Everyone’s guilty of poor posture once in a while, but if you often catch yourself hunched over when you’re sitting, standing, or walking, you could actually be harming your health. Bad posture can lead to a number of problems, including commonly known issues like back pain and spinal issues. But, constantly slumping can also have a variety of less talked about side effects, including causing digestive problems. 

The Effects of Poor Posture on Digestion

When you eat, your diaphragm works to move food through your oesophagus and down to your gut, with a system to prevent stomach acid from rising up and into your mouth. But, if you eat in a slouched position, you put a whole lot of tension on your diaphragm that its not used to, causing it to stop working as it should. The result of this can be a mixture of acid reflux, heartburn. and bloating – neither of which are very comfortable.  So, if you find yourself having to take tablets after you eat to prevent these unwanted problems, it could be time to take a look at your posture as you eat instead.

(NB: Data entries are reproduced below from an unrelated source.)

### src/rtl/icache_line_fill_unit.sv
// Memory-side line fill for the pipelined icache: demand reads and next-line prefetches
// share one burst engine; demand has priority and may promote an in-flight prefetch.
module icache_line_fill_unit #(
    parameter int unsigned BEATS     = 4,
    parameter int unsigned BEAT_W    = 64,
    parameter bit          PF_ENABLE = 1'b1
) (
    input  logic                      clk,
    input  logic                      rst,
    input  logic [31:0]               dfp_addr,
    input  logic                      dfp_read,
    output logic [BEATS*BEAT_W-1:0]   dfp_rdata,
    output logic                      dfp_resp,
    input  logic                      pf_valid,
    input  logic [31:0]               pf_addr,
    output logic                      pf_resp,
    output logic [31:0]               pf_resp_addr,
    output logic [BEATS*BEAT_W-1:0]   pf_rdata,
    output logic [31:0]               mem_addr,
    output logic                      mem_read,
    input  logic                      mem_ready,
    input  logic [BEAT_W-1:0]         mem_rdata,
    input  logic                      mem_rvalid
);

    localparam int unsigned LINE_W = BEATS * BEAT_W;
    localparam int unsigned OFF_W  = $clog2(LINE_W / 8);
    localparam int unsigned TAG_W  = 32 - OFF_W;
    localparam int unsigned CNT_W  = (BEATS > 1) ? $clog2(BEATS) : 1;

    typedef enum logic [1:0] {
        IDLE,
        ISSUE,
        RECV,
        RESP
    } state_t;

    state_t             state, state_next;
    logic [TAG_W-1:0]   line;
    logic [TAG_W-1:0]   lp_line;
    logic               lp_valid;
    logic               req_is_pf;
    logic               promote;
    logic [CNT_W-1:0]   beat_cnt;
    logic [LINE_W-1:0]  line_buf;

    logic [TAG_W-1:0]   dfp_line;
    logic [TAG_W-1:0]   pf_line;
    logic               pf_take;
    logic               last_beat;
    logic               unused_addr_bits;

    assign dfp_line         = dfp_addr[31:OFF_W];
    assign pf_line          = pf_addr[31:OFF_W];
    assign unused_addr_bits = ^{dfp_addr[OFF_W-1:0], pf_addr[OFF_W-1:0]};
    // lp_line remembers the most recent prefetched or demanded line to suppress repeats
    assign pf_take   = PF_ENABLE && pf_valid && !(lp_valid && (lp_line == pf_line));
    assign last_beat = (beat_cnt == CNT_W'(BEATS - 1));

    always_comb begin
        state_next   = state;
        mem_read     = 1'b0;
        mem_addr     = '0;
        dfp_resp     = 1'b0;
        dfp_rdata    = '0;
        pf_resp      = 1'b0;
        pf_rdata     = '0;
        pf_resp_addr = '0;
        case (state)
            IDLE: begin
                if (dfp_read || pf_take) state_next = ISSUE;
            end
            ISSUE: begin
                mem_read = 1'b1;
                mem_addr = {line, {OFF_W{1'b0}}};
                if (mem_ready) state_next = RECV;
            end
            RECV: begin
                if (mem_rvalid && last_beat) state_next = RESP;
            end
            RESP: begin
                state_next = IDLE;
                // a promoted prefetch is answered on the demand port only
                if (!req_is_pf || promote) begin
                    dfp_resp  = 1'b1;
                    dfp_rdata = line_buf;
                end else begin
                    pf_resp      = 1'b1;
                    pf_rdata     = line_buf;
                    pf_resp_addr = {line, {OFF_W{1'b0}}};
                end
            end
            default: state_next = IDLE;
        endcase
    end

    always_ff @(posedge clk) begin
        if (rst) begin
            state     <= IDLE;
            line      <= '0;
            lp_line   <= '0;
            lp_valid  <= 1'b0;
            req_is_pf <= 1'b0;
            promote   <= 1'b0;
            beat_cnt  <= '0;
            line_buf  <= '0;
        end else begin
            state <= state_next;
            case (state)
                IDLE: begin
                    if (dfp_read) begin
                        line      <= dfp_line;
                        req_is_pf <= 1'b0;
                        promote   <= 1'b0;
                    end else if (pf_take) begin
                        line      <= pf_line;
                        req_is_pf <= 1'b1;
                        promote   <= 1'b0;
                        lp_line   <= pf_line;
                        lp_valid  <= 1'b1;
                    end
                end
                ISSUE, RECV: begin
                    if (req_is_pf && dfp_read && (dfp_line == line)) promote <= 1'b1;
                end
                RESP: begin
                    if (!req_is_pf || promote) begin
                        lp_line  <= line;
                        lp_valid <= 1'b1;
                    end
                    promote <= 1'b0;
                end
                default: ;
            endcase
            if ((state == RECV) && mem_rvalid) begin
                for (int unsigned b = 0; b < BEATS; b++) begin
                    if (beat_cnt == CNT_W'(b)) line_buf[b*BEAT_W +: BEAT_W] <= mem_rdata;
                end
                beat_cnt <= beat_cnt + CNT_W'(1);
            end
        end
    end

endmodule

### config.mk
export PLATFORM = sky130hd
export DESIGN_NAME = icache_line_fill_unit
export DESIGN_NICKNAME = d
export VERILOG_FILES = /design/src/rtl/icache_line_fill_unit.sv
export SDC_FILE = /design/constraint.sdc
export NUM_CORES = 1
export LEC_CHECK = 0
export ABC_AREA = 1
export CAP_MARGIN = 20
export CORE_AREA = 2 2 280 282
export DETAILED_ROUTE_END_ITERATION = 16
export DIE_AREA = 0 0 282 284
export PLACE_DENSITY = 0.43
export SYNTH_ARGS = -nofsm -noshare
export SYNTH_HDL_FRONTEND = slang
export SYNTH_SLANG_ARGS = --single-unit
### constraint.sdc
create_clock -name clk -period 2.6 [get_ports clk]
set_input_delay 0.39 -clock clk [delete_from_list [all_inputs] [get_ports clk]]
set_output_delay 0.39 -clock clk [all_outputs]
set_load 0.02 [all_outputs]
==> results by group <==
Pwr
  – Pwr/cell area: just under 700 nW/um^2
  – Switching part of the total: 35.2%
  – Cell internal pwr: between 10,000 and 15,000 uW
  – Clock Power Share: 35.6%
  – Combinational share of power: 28.9%
  – Total design power: about 16,000 uW
  – Sequential power share: between 30 and 40%
  – Leakage Power: roughly 0.011 uW
  – Sw power: roughly 5800 uW
  – Peak supply drop: 433 uV

Yosys
  – Mux share of post-synthesis cell area: less than 1%
  – Gate Count Post-Synth: 2,464
  – Post-synthesis cell type count: 34
  – Ys Warns: 0
  – Mapped cell area: roughly 16,000 um^2
  – XOR/XNOR share of the synthesized area: 0.660%
  – Largest family of logic cells by synthesized area: simple AND/OR/NAND/NOR gates
  – Synthesized area per cell: between 6 and 7 um^2
  – Post-synthesis register bit count: 317
  – Fraction of the mapped netlist area in simple logic gates: between 20% and 30%
  – Post-synthesis sequential area ratio: about two fifths
  – Synthesized-area fraction occupied by adder cells: 0.628%
  – Synth Area in Compound Gates: between 20% and 30%

Floorplan
  – Row cnt: around 100
  – Core Area: a little under 80,000 um^2
  – Die H: ~280 um
  – Starting Density: between 20 and 25%
  – Top Ports: roughly 710
  – Die width: 282 um
  – Die ar.: ~80,000 um^2

STA
  – RSZ-0062 raised after global routing: true
  – Worst-Margin Slew: 647 ps
  – Fmax: slightly below 0.4 GHz
  – Minimum clock period: roughly 2600 ps
  – Setup violators final: 0
  – Final period util: 98.2%
  – Fin. Hold Viols: 0
  – Rel. slew slack: ~57%
  – Setup WS post-layout: approximately 46 ps
  – Fin Setup TNS: 0 ps
  – Final Slew Violations: 0
  – Setup Skew: about 21 ps

Final layout
  – Commonest non-fill, non-tap cell in the layout: nor2_1
  – Share of layout cells above drive strength 1: a little under a quarter
  – Filler cell count: approximately 8,500
  – P&R area growth vs syn: 53.6%
  – Multi-input logic area: about 7500 um^2
  – Most frequent cells in the layout: nor2_1 (569), inv_1 (367), a21oi_1 (323)
  – Register area: between 6000 and 7000 um^2
  – Core Util, Final: 31.8%
  – # nets final: 3,245
  – Final std cells w/o fill: 4,180

Drt
  – Pre-antenna DRT Iters: 5
  – Avg WL per Cell: around 19 um
  – Via-per-instance ratio: approximately 4.3
  – Drc violations: 0
  – Drt total wl: just over 80,000 um
  – Iter 0 DRT Violations: ~1,100
  – Detailed-route via count: ~18,000
  – Number of nets with antenna violations after routing: 0

Placed design
  – Placed cell count: approximately 4,000
  – Pre-CTS setup slack: between 60 and 70 ps
  – IO Port Bufs: a little under 700
  – DP Wirelength: 59,000 um
  – Gpl congestion: about 0.85

Clock tree
  – H-tree depth: 2
  – Max Root-Sink Buffers: 3
  – Total CTS buffers: a little over 40
  – # clock sinks: 317
  – Clk root buf: clkbuf_16
  – Worst-Skew Late Latency: around 570 ps
  – Clk pin slew, worst setup/hold paths: approximately 60 ps
  – TritonCTS clock tree: built
  – Cts hold-fix bufs: 0

Setup path
  – Setup crit end kind: output pin
  – Critical-path top delay cell: dfxtp_4
  – CP cell instances: ha_4, inv_2, nor2_4, buf_6, buf_4, buf_12, inv_8, nor2_1, dlygate4sd2_1
  – CP Data Arrival Time: between 2000 and 2500 ps
  – Critical path type: reg2out
  – Worst setup SP type: register
  – Req. time, crit path: approximately 2200 ps
  – Worst-path fanout max: 18
  – Largest stage delay, worst path: approximately 360 ps

Global route
  – Initial antenna violation count: 8
  – Total track usage: 18.7%
  – Vias in the first global route: around 17,000
  – Largest net degree at the start of global routing: ~130
  – Congestion Overflow GR: 0
  – First-pass GRT wire length: around 110,000 um

Run status
  – Status: completed

Flow run
  – Max_cap viols: 0

Worst hold path
  – Hold crit path type: in2reg
[cell usage after synthesis]
cell       number  area (um^2)
nor2_1        602         2260
inv_1         369         1390
a21oi_1       323         1620
dfxtp_1       317         6350
o21ai_0       286         1430
nand2_1       207          777
clkbuf_1      161          604
nand3_1        39          195
nand2_2        22          138
nand3_2        21          210
a21oi_2        20          175
buf_4          12         90.1
inv_2           9         33.8
xor2_1          9         78.8
ha_1            8          100
buf_2           7         35.0
nor3_1          6         30.0
buf_12          5          100
nor2_2          5         31.3
o2111ai_1       5         43.8
buf_1           4         15.0
buf_6           4         45.0
mux2i_1         3         30.0
nand2_4         3         33.8
o22ai_1         3         18.8
xnor2_1         3         26.3
clkinv_1        2         7.51
o221ai_1        2         17.5
or2_2           2         12.5
a22o_1          1         8.76
conb_1          1         3.75
nand2_8         1         20.0
o21ai_1         1         5.00
or2_0           1         6.26
[worst max-delay path: cells and delay by family (launching register included)]
kind,cells,cell delay [ps]
adders and majority gates,1,160
DFF,1,360
buffers and inverters,6,960
and+or+nand+nor,2,90
[cell type report]
type	instances	area share, %
clock inverter	12	0.880
antenna	7	0.0716
sequential	317	26.0
timing repair buffer	779	26.2
timing repair inverter	1	0.0460
clock buffer	61	4.83
tap	1040	5.32
multi-input combinational	1583	30.7
inverter	380	5.97
[kinds of logic after synthesis]
kind of cell	Yosys count
flip-flops	317
AND/OR/NAND/NOR	909
other	1
XOR/XNOR	12
adder cells (fa/ha/maj)	8
multiplexers	3
AO/OA/AOI/OAI	641
buffers and inverters	573
[metrics by stage]
step | hold WS (ps) | area (um^2)
5_1_grt | 279 | 24500
3_5_place_dp | 475 | 24000
3_3_place_gp | 463 | 24000
6_report | 272 | 24500
2_1_floorplan | 436 | 16000
4_1_cts | 242 | 24900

Tips to Improve Your Posture

If you think you might have some issues with posture and digestion, there are plenty of ways you can improve yours and help your food go down a little better. 

  • Eating at work – If you eat at your desk at work frequently it’s likely your hunching over your table, bending down to eat, which definitely won’t help with your digestion. To help stop this, make sure you have a comfortable chair that’s optimized to help posture, and hold what you’re eating in your hands, bringing the food to your mouth rather than going down to it.
  • Eating at home – A lot of us have switched to eating at the table for slouching on the sofa, which is terrible for posture. Try and make more of an effort to sit at the table on a proper chair when you eat; this simple change will do wonders for your posture. As when at your desk, make sure you’re bringing the food to your mouth rather than bending to it, too.
  • Be mindful – Try and think of your posture as you eat, making it a conscious decision to sit straight if your automatic response is to slouch. Eventually, you’ll retrain your brain to automatically sit like this.
  • Workout – Strengthening your core muscles is a great way to improve your posture and help digestion. Take a look at yoga or pilates – both have great, gentle exercises that anyone can do to improve core strength.

Postural Correction Services

At Canary Wharf Chiropractic, we can help correct bad posture to ease a whole range of problems, including posture-related digestion. Our experienced chiropractitioners can show you how you should be standing and sitting, analyse how you currently are, and direct you to the right correctional treatments. 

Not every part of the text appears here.